Existing work vehicles often integrate auxiliary resources, such as electrical power, compressor air service, and/or hydraulic service, directly from the mechanical power of the main vehicle engine. Specifically, the main vehicle engine may drive a power take-off (PTO) shaft, which in turn drives the various integrated auxiliary resources. This is common in many applications where the auxiliary systems are provided as original equipment, either standard with the vehicle or as an option. The work vehicles also may include a clutch or other selective engagement mechanism to enable the selective engagement and disengagement of the integrated auxiliary resources.
Unfortunately, these integrated auxiliary resources rely on operation of the main vehicle engine. The main vehicle engine is typically a large engine, which is particularly noisy, significantly over powered for the integrated auxiliary resources, and fuel inefficient. For example, the main vehicle engine may be a spark ignition engine or a compression ignition engine (e.g., diesel engine) having six or more cylinders. The main vehicle engine may have over 200 horsepower, while the integrated auxiliary resources may only need about 20-40 horsepower. Unfortunately, an operator typically leaves the main vehicle engine idling for extended periods between actual use of the integrated auxiliary resources, simply to maintain the option of using the resources without troubling the operator to start and stop the main vehicle engine. Such operation reduces the overall life of the engine and drive train for vehicle transport needs.

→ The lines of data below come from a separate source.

Background: an optimization exercise with open tools, aiming at small area. Do not read the settings as production practice. The RTL was checked by simulation tests, not by an equivalence proof against the original design. No activity file was given, so power comes from the tool's default toggle rates.

===== design/flow/run.sh =====
#!/bin/bash
# synth_recipe.tcl (not shown) runs the flow's synth.tcl, then flattens the netlist and writes it again
# the make line also repeats each setting of config.mk as NAME=value (left out here)
make -C /OpenROAD-flow-scripts/flow DESIGN_CONFIG=/design/flow/config.mk WORK_HOME=/design/flow/orfs CLKGATE_MAP_FILE= SYNTH_SCRIPT=/design/flow/synth_recipe.tcl finish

Furthermore, the vehicle with integrated auxiliary resources does not control the power consumption, because the main vehicle engine has equal or more power than what is needed under all maximum power consumption circumstances (e.g., full hydraulic flow and pressure). Instead, the main vehicle engine typically runs at a normal condition without any change despite the various loads associated with the integrated auxiliary resources. At this normal condition, the main vehicle engine generally provides a great deal of wasted power.